ComplexDec: A Domain-robust High-fidelity Neural Audio Codec with Complex Spectrum Modeling
Yi-Chiao Wu, Dejan Marković, Steven Krenn, Israel D. Gebru, Alexander Richard
TL;DR
This work tackles the fragility of neural audio codecs when encountering out-of-domain audio due to information loss from temporal and embedding-dimension compressions. It introduces ComplexDec, a full-band 48 kHz neural codec that operates in the complex spectral domain with two RVQAE paths and a diffusion-based SPF post-filter, all at 24 kbps. Trained on about 30 hours of reading-style data and evaluated against expressive out-of-domain speech, ComplexDec demonstrates strong robustness, maintaining comparable in-domain and out-of-domain performance while outperforming waveform-based baselines and several open-source models in perceptual quality. The results indicate that reducing temporal/dimensional compression via complex-spectrum modeling is a promising direction for domain-robust neural codecs, with potential for efficient integration into audio-generation systems.
Abstract
Neural audio codecs have been widely adopted in audio-generative tasks because their compact and discrete representations are suitable for both large-language-model-style and regression-based generative models.
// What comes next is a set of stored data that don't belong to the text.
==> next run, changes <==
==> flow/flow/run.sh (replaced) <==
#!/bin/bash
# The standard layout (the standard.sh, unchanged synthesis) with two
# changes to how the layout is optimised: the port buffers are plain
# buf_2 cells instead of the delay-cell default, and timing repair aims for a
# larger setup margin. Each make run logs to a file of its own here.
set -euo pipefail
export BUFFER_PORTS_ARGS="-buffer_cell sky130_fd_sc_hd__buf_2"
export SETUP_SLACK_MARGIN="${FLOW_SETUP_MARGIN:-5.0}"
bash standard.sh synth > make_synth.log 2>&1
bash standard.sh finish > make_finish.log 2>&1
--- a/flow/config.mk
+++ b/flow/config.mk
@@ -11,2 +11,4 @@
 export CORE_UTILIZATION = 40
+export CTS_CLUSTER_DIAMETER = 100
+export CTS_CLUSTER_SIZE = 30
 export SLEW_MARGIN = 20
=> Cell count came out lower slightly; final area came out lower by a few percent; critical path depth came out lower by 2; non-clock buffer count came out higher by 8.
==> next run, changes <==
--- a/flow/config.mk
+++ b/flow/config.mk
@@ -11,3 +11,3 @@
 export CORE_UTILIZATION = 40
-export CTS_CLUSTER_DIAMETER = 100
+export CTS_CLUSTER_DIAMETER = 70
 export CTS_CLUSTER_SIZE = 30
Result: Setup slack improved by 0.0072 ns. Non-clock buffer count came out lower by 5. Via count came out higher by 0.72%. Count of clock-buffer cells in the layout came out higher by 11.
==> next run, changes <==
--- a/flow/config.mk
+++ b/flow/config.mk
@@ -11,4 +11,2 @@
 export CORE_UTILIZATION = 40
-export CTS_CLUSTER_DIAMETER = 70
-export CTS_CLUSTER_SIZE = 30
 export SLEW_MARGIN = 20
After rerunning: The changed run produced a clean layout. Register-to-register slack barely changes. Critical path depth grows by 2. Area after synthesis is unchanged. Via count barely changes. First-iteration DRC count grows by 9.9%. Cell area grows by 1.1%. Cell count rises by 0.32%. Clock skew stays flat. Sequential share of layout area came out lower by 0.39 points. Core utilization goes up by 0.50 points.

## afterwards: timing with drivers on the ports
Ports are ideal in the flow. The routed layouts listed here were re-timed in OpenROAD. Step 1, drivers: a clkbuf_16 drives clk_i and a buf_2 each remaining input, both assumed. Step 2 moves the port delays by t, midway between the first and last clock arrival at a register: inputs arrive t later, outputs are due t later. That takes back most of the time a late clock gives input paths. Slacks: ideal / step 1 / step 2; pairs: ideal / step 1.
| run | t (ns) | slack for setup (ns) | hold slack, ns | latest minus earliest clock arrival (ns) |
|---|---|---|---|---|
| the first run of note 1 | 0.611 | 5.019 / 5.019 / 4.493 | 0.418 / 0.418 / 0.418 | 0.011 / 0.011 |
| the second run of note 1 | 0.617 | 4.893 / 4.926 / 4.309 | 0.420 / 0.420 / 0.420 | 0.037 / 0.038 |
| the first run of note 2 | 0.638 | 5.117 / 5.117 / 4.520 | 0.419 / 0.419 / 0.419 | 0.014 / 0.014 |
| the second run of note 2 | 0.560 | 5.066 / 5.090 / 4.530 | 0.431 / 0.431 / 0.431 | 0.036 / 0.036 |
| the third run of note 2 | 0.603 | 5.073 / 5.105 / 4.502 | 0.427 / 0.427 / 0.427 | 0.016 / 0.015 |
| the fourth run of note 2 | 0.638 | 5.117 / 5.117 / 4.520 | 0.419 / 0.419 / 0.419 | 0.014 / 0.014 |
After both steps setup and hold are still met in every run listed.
What follows belongs to an exercise in optimizing a design on an open flow for small area, a short achievable clock period and few clock cycles per item; a production flow would make more cautious choices.
Function was checked by simulation only, so behaviour that the tests miss may differ from the original.

==> run P <==
## civil_datetime_to_ajd_fraction
module civil_datetime_to_ajd_fraction (
    input  logic        clk,
    input  logic        rst_n,
    input  logic        in_valid,
    output logic        in_ready,
    input  logic        in_mode,
    input  logic [13:0] in_year,
    input  logic [3:0]  in_month,
    input  logic [4:0]  in_day,
    input  logic [4:0]  in_hour,
    input  logic [5:0]  in_minute,
    input  logic [5:0]  in_second,
    output logic        out_valid,
    input  logic        out_ready,
    output logic [22:0] out_julian_day,
    output logic [39:0] out_ajd_numerator,
    output logic [17:0] out_ajd_denominator
);
clock: 10.0 ns
lec_check: 0
abc_area: 1
cap_margin: 20
core_margin: 2
core_utilization: 55
setup_slack_margin: 4
slew_margin: 20
run.sh (not shown) runs the stock make flow with config.mk's settings and CLKGATE_MAP_FILE= SYNTH_SCRIPT=/design/flow/synth_recipe.tcl, a recipe that flattens the netlist after the stock synthesis.
==> inputs of run F, as changes to run P <==
- SETUP_SLACK_MARGIN: 4 -> 5
==> comparison <==
- Between run F and run P, the lower clock skew is in run F (gap 3.4 ps).
- Of run F and run P, run F has the higher via count (gap 5.4%, measured against run P).
- Against run P, the non-clock buffer count of run F is higher by 187.
- Of run P and run F, run F has the higher count of clock-buffer cells in the layout (gap 1).
- Against run P, the sequential share of layout area of run F is lower by 2.0 points.
- Between run F and run P, the lower wire length is in run P (gap about 9%, measured against run P).
- Against run P, the setup slack of run F is better by 480 ps.
- In synthesized cell count, run F and run P do not differ.
- In die area, run P and run F do not differ.
==> figures <==
|  | run P | run F |
|---|---|---|
| Status | timing/DRC/antenna clean | timing/DRC/antenna clean |
| Total setup buffers inserted after CTS | 4 | 125 |
| Critical path startpoint | sel3[8]$_DFFE_PN_ | sel3[3]$_DFFE_PN_ |
| Fraction of layout cells with a size suffix above 1 | 0.0415 | 0.166 |
| Worst path depth | 23 | 27 |
| Final area over synthesized area | 1.103x | 1.201x |
| Routed met2 length | 32200 µm | 35000 µm |
| Post-route met1 wirelength | 26600 µm | 27900 µm |
| Non-clock inverter count in the final layout | 691 | 697 |
| Worst flop-to-flop path startpoint | sel3[8]$_DFFE_PN_ | sel3[3]$_DFFE_PN_ |
| Max Fanout on Critical Path | 8 | 6 |
| Hpwl dp | 50300 µm | 50000 µm |
| Number of placed instances, taps included | 3677 | 3676 |
| Placement Cell Area | 28800 µm² | 28800 µm² |
| Multi-input gate share of total cell area | 0.562 | 0.548 |
| Final setup skew | 22.3 ps | 18.9 ps |
| Largest stage delay on the critical path | 560 ps | 490 ps |
| Met3 routed wirelength | 2990 µm | 3620 µm |
| Final Util | 0.613 | 0.667 |
Testbench counts of run P, summed over its fixed seeds: cycles 800, items 768.
Testbench counts of run F, summed over its fixed seeds: cycles 800, items 768.

* * *

==> run a <==
Another version of the RTL of civil_datetime_to_ajd_fraction (not shown whole).
==> flow/config.mk <==
export PLATFORM = sky130hd
export DESIGN_NAME = civil_datetime_to_ajd_fraction
export DESIGN_NICKNAME = civil_datetime_to_ajd_fraction
export VERILOG_FILES = /design/flow/design.v
export SDC_FILE = /design/flow/constraint.sdc
export NUM_CORES = 4
export LEC_CHECK = 0
export ABC_AREA = 1
export CAP_MARGIN = 10
export CORE_MARGIN = 2
export CORE_UTILIZATION = 55
export SETUP_SLACK_MARGIN = 5
export SLEW_MARGIN = 10
==> flow/constraint.sdc <==
create_clock -name core_clock -period 10.0 [get_ports {clk}]
set_input_delay 2.0000 -clock core_clock [delete_from_list [all_inputs] [get_ports {clk}]]
set_output_delay 2.0000 -clock core_clock [all_outputs]
set_load 0.01 [all_outputs]
==> run b: changes against run a <==
--- a/flow/design.v
+++ b/flow/design.v
@@ -905,25 +905,27 @@
     assign ql_rb = {30'd0, ql_w87, ql_w85, ql_w83, ql_w81, ql_w79, ql_w77, ql_w75, ql_w73, ql_w71, ql_w69, ql_w67, ql_w65, ql_w63, ql_w61, ql_w59, ql_w57, ql_w55, n0};
     assign ql_sum = cdajd_pkg::bk_add(ql_ra, ql_rb);
     assign q = ql_sum[17:0];
 endmodule
 module cdajd_mult (
     input  logic [22:0] jd,
     input  logic [17:0] qp,
+    input  logic [2:0]  a,
     input  logic [11:0] sel,    
-    output logic [46:0] w
+    output logic [39:0] num
 );
     logic        n0, n1, n2, k0, k1, k2;
     logic [3:0]  e2;
     logic [2:0]  e3;
     logic [1:0]  e4;
     logic [22:0] r0, r1;
     logic [25:0] r2;
     logic [24:0] r3, r4;
     logic [17:0] rq;
+    logic [46:0] w;
     assign {n0, n1, n2, e2, e3, e4} = sel;
     assign k0 = ~n0;
     assign k1 = ~n1;
     assign k2 = ~n2 | ~e2[0];
     assign r0 = jd ^ {23{n0}};
     assign r1 = jd ^ {23{n1}};
     assign r2 = ({26{e2[0]}} & {3'd0, jd ^ {23{n2}}}) | ({26{e2[1]}} & {2'd0, jd, 1'd0})
@@ -1284,14 +1286,15 @@
     assign nm_w232 = (nm_w170 & r4[23]) | (nm_w170 & 1'b1) | (r4[23] & 1'b1);
     assign nm_w233 = r4[24] ^ 1'b1;
     assign nm_w234 = r4[24] & 1'b1;
     assign nm_ra = {1'd0, 1'b1, 1'b1, 1'b1, 1'b1, 1'b1, 1'b1, 1'b1, nm_w234, nm_w232, nm_w230, nm_w228, nm_w226, nm_w224, nm_w222, nm_w220, nm_w218, nm_w216, nm_w214, nm_w212, nm_w210, nm_w208, nm_w206, nm_w204, nm_w202, nm_w200, nm_w198, nm_w196, nm_w194, nm_w192, nm_w190, nm_w188, nm_w186, nm_w184, nm_w182, nm_w180, nm_w178, nm_w176, nm_w174, nm_w172, n0, rq[6], rq[5], rq[4], rq[3], rq[2], rq[1], rq[0]};
     assign nm_rb = {1'd0, 1'b0, 1'b0, 1'b0, 1'b0, 1'b0, 1'b0, 1'b0, 1'b1, nm_w233, nm_w231, nm_w229, nm_w227, nm_w225, nm_w223, nm_w221, nm_w219, nm_w217, nm_w215, nm_w213, nm_w211, nm_w209, nm_w207, nm_w205, nm_w203, nm_w201, nm_w199, nm_w197, nm_w195, nm_w193, nm_w191, nm_w189, nm_w187, nm_w185, nm_w183, nm_w181, nm_w179, nm_w177, nm_w175, nm_w173, nm_w171, 1'b0, 1'b0, 1'b0, 1'b0, 1'b0, 1'b0, 1'b0};
     assign nm_sum = cdajd_pkg::bk_add(nm_ra, nm_rb);
     assign w = nm_sum[46:0];
+    assign num = 40'(w >> a);
 endmodule
 module civil_datetime_to_ajd_fraction (
     input  logic        clk,
     input  logic        rst_n,
     input  logic        in_valid,
     output logic        in_ready,
     input  logic        in_mode,
@@ -1401,29 +1404,29 @@
             a3  <= zi2[0] ? 3'd0 : zi2[1] ? 3'd1 : zi2[2] ? 3'd2 : zi2[3] ? 3'd3 :
                    zi2[4] ? 3'd4 : zi2[5] ? 3'd5 : zi2[6] ? 3'd6 : 3'd7;
             b3  <= b2;
             c3  <= c2;
             sel3 <= sel2;
         end
     end
-    logic [46:0] wc;
-    cdajd_mult u_mul (.jd(jd3), .qp(qp3), .sel(sel3), .w(wc));
+    logic [39:0] numc;
+    cdajd_mult u_mul (.jd(jd3), .qp(qp3), .a(a3), .sel(sel3), .num(numc));
     logic [22:0] rjd;
-    logic [46:0] rw;
+    logic [39:0] rnum;
     logic [2:0]  ra;
     logic [1:0]  rb, rc;
     always_ff @(posedge clk)
     begin
         if (adv_o)
         begin
             rjd  <= jd3;
-            rw   <= wc;
+            rnum <= numc;
             ra   <= a3;
             rb   <= b3;
             rc   <= c3;
         end
     end
     assign out_valid           = ov;
     assign out_julian_day      = rjd;
-    assign out_ajd_numerator   = 40'(rw >> ra);
+    assign out_ajd_numerator   = rnum;
     assign out_ajd_denominator = {1'b0, cdajd_pkg::den_of({ra, rb, rc})};
 endmodule
- CAP_MARGIN: 10 -> 20
- CORE_UTILIZATION: 55 -> 65
- SLEW_MARGIN: 10 -> 20
==> results by group <==
Clocking
  • Clk sink count: 241

Cells and area
  • Inverters: 674

Status
  • Status: finished clean

Yosys
  • Register area share after synthesis: between 20% and 30%
The numbers above come from run b.

==> results by group <==
Status
  • Status: finished clean

Clocking
  • Clk sink count: 240

Yosys
  • Register area share after synthesis: a little over a quarter

Cells and area
  • Inverters: 677
The numbers above come from run a.

Testbench counts of run a, summed over its fixed seeds: cycles 800, items 768.
Testbench counts of run b, summed over its fixed seeds: cycles 800, items 768.

* * *

==> 10-03 <==
civil_datetime_to_ajd_fraction with an RTL version that a note above also has.
==> flow/design.v (excerpt) <==
module civil_datetime_to_ajd_fraction (
    input  logic        clk,
    input  logic        rst_n,
    input  logic        in_valid,
    output logic        in_ready,
    input  logic        in_mode,
    input  logic [13:0] in_year,
    input  logic [3:0]  in_month,
    input  logic [4:0]  in_day,
    input  logic [4:0]  in_hour,
    input  logic [5:0]  in_minute,
    input  logic [5:0]  in_second,
    output logic        out_valid,
    input  logic        out_ready,
    output logic [22:0] out_julian_day,
    output logic [39:0] out_ajd_numerator,
    output logic [17:0] out_ajd_denominator
);
==> flow/config.mk <==
export PLATFORM = sky130hd
export DESIGN_NAME = civil_datetime_to_ajd_fraction
export DESIGN_NICKNAME = civil_datetime_to_ajd_fraction
export VERILOG_FILES = /design/flow/design.v
export SDC_FILE = /design/flow/constraint.sdc
export NUM_CORES = 4
export LEC_CHECK = 0
export ABC_AREA = 1
export CAP_MARGIN = 20
export CORE_MARGIN = 2
export CORE_UTILIZATION = 55
export SETUP_SLACK_MARGIN = 5
export SLEW_MARGIN = 20
==> flow/constraint.sdc <==
create_clock -name core_clock -period 10.0 [get_ports {clk}]
set_input_delay 2.0000 -clock core_clock [delete_from_list [all_inputs] [get_ports {clk}]]
set_output_delay 2.0000 -clock core_clock [all_outputs]
set_load 0.01 [all_outputs]
==> 02-10: changes against 10-03 <==
--- a/flow/design.v
+++ b/flow/design.v
@@ -905,27 +905,25 @@
     assign ql_rb = {30'd0, ql_w87, ql_w85, ql_w83, ql_w81, ql_w79, ql_w77, ql_w75, ql_w73, ql_w71, ql_w69, ql_w67, ql_w65, ql_w63, ql_w61, ql_w59, ql_w57, ql_w55, n0};
     assign ql_sum = cdajd_pkg::bk_add(ql_ra, ql_rb);
     assign q = ql_sum[17:0];
 endmodule
 module cdajd_mult (
     input  logic [22:0] jd,
     input  logic [17:0] qp,
-    input  logic [2:0]  a,
     input  logic [11:0] sel,    
-    output logic [39:0] num
+    output logic [46:0] w
 );
     logic        n0, n1, n2, k0, k1, k2;
     logic [3:0]  e2;
     logic [2:0]  e3;
     logic [1:0]  e4;
     logic [22:0] r0, r1;
     logic [25:0] r2;
     logic [24:0] r3, r4;
     logic [17:0] rq;
-    logic [46:0] w;
     assign {n0, n1, n2, e2, e3, e4} = sel;
     assign k0 = ~n0;
     assign k1 = ~n1;
     assign k2 = ~n2 | ~e2[0];
     assign r0 = jd ^ {23{n0}};
     assign r1 = jd ^ {23{n1}};
     assign r2 = ({26{e2[0]}} & {3'd0, jd ^ {23{n2}}}) | ({26{e2[1]}} & {2'd0, jd, 1'd0})
@@ -1286,15 +1284,14 @@
     assign nm_w232 = (nm_w170 & r4[23]) | (nm_w170 & 1'b1) | (r4[23] & 1'b1);
     assign nm_w233 = r4[24] ^ 1'b1;
     assign nm_w234 = r4[24] & 1'b1;
     assign nm_ra = {1'd0, 1'b1, 1'b1, 1'b1, 1'b1, 1'b1, 1'b1, 1'b1, nm_w234, nm_w232, nm_w230, nm_w228, nm_w226, nm_w224, nm_w222, nm_w220, nm_w218, nm_w216, nm_w214, nm_w212, nm_w210, nm_w208, nm_w206, nm_w204, nm_w202, nm_w200, nm_w198, nm_w196, nm_w194, nm_w192, nm_w190, nm_w188, nm_w186, nm_w184, nm_w182, nm_w180, nm_w178, nm_w176, nm_w174, nm_w172, n0, rq[6], rq[5], rq[4], rq[3], rq[2], rq[1], rq[0]};
     assign nm_rb = {1'd0, 1'b0, 1'b0, 1'b0, 1'b0, 1'b0, 1'b0, 1'b0, 1'b1, nm_w233, nm_w231, nm_w229, nm_w227, nm_w225, nm_w223, nm_w221, nm_w219, nm_w217, nm_w215, nm_w213, nm_w211, nm_w209, nm_w207, nm_w205, nm_w203, nm_w201, nm_w199, nm_w197, nm_w195, nm_w193, nm_w191, nm_w189, nm_w187, nm_w185, nm_w183, nm_w181, nm_w179, nm_w177, nm_w175, nm_w173, nm_w171, 1'b0, 1'b0, 1'b0, 1'b0, 1'b0, 1'b0, 1'b0};
     assign nm_sum = cdajd_pkg::bk_add(nm_ra, nm_rb);
     assign w = nm_sum[46:0];
-    assign num = 40'(w >> a);
 endmodule
 module civil_datetime_to_ajd_fraction (
     input  logic        clk,
     input  logic        rst_n,
     input  logic        in_valid,
     output logic        in_ready,
     input  logic        in_mode,
@@ -1404,29 +1401,29 @@
             a3  <= zi2[0] ? 3'd0 : zi2[1] ? 3'd1 : zi2[2] ? 3'd2 : zi2[3] ? 3'd3 :
                    zi2[4] ? 3'd4 : zi2[5] ? 3'd5 : zi2[6] ? 3'd6 : 3'd7;
             b3  <= b2;
             c3  <= c2;
             sel3 <= sel2;
         end
     end
-    logic [39:0] numc;
-    cdajd_mult u_mul (.jd(jd3), .qp(qp3), .a(a3), .sel(sel3), .num(numc));
+    logic [46:0] wc;
+    cdajd_mult u_mul (.jd(jd3), .qp(qp3), .sel(sel3), .w(wc));
     logic [22:0] rjd;
-    logic [39:0] rnum;
+    logic [46:0] rw;
     logic [2:0]  ra;
     logic [1:0]  rb, rc;
     always_ff @(posedge clk)
     begin
         if (adv_o)
         begin
             rjd  <= jd3;
-            rnum <= numc;
+            rw   <= wc;
             ra   <= a3;
             rb   <= b3;
             rc   <= c3;
         end
     end
     assign out_valid           = ov;
     assign out_julian_day      = rjd;
-    assign out_ajd_numerator   = rnum;
+    assign out_ajd_numerator   = 40'(rw >> ra);
     assign out_ajd_denominator = {1'b0, cdajd_pkg::den_of({ra, rb, rc})};
 endmodule
==> metrics.md <==
| Metric | Value |
|---|---|
| Run status | complete, no violations |
| Post-synthesis sequential area ratio | 27.0% |
| Post-synthesis async set-or-reset flop share | 2.08% |
| WL met3 | 3.26 mm |
| Post-synth EDFFs | 235 |
# the run above: 02-10

==> metrics.md <==
| Metric | Value |
|---|---|
| Leading cell kind | multi-input combinational cells |
| Reg2reg end | rnum[27] |
| Post-synthesis async set-or-reset flop share | 2.07% |
| Run status | complete, no violations |
| GRT met3 Usage | 3.10% |
| Post-synth EDFFs | 236 |
| WL met3 | 3.43 mm |
# the run above: 10-03

Testbench counts of 10-03, summed over its fixed seeds: cycles 800, items 768.
Testbench counts of 02-10, summed over its fixed seeds: cycles 800, items 768.

==> static timing again, ports no longer ideal <==
In the flow no input, the clock included, has a driving cell. The finished layouts below were timed again as built, in two steps.
Step 1 assumes that a clkbuf_16 drives the clock port and a buf_2 every other input.
Step 2 moves the port delays by t, midway between the first and last clock arrival at a register: inputs arrive t later, outputs are due t later. That takes back most of the time a late clock gives input paths.
Three values: no drivers, after step 1, after step 2; two values: the first two.
run | t (ns) | setup slack, ns | slew at the worst register clock pin (ns) | worst slew at a driven data input, ns
run P | 0.628 | 4.275 / 4.275 / 4.023 | 0.08 / 0.08 | 0.03
run F | 0.595 | 4.753 / 4.753 / 4.602 | 0.07 / 0.07 | 0.04
run a | 0.625 | 5.014 / 4.990 / 4.511 | 0.06 / 0.06 | 0.08
run b | 0.605 | 4.649 / 4.649 / 4.446 | 0.07 / 0.07 | 0.04
10-03 | 0.631 | 4.704 / 4.704 / 4.593 | 0.07 / 0.07 | 0.04
02-10 | 0.625 | 5.014 / 4.990 / 4.511 | 0.06 / 0.06 | 0.08
After both steps every run listed still meets setup and hold.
However, most neural codecs struggle to model out-of-domain audio, resulting in error propagations to downstream generative tasks. In this paper, we first argue that information loss from codec compression degrades out-of-domain robustness. Then, we propose full-band 48~kHz ComplexDec with complex spectral input and output to ease the information loss while adopting the same 24~kbps bitrate as the baseline AuidoDec and ScoreDec. Objective and subjective evaluations demonstrate the out-of-domain robustness of ComplexDec trained using only the 30-hour VCTK corpus.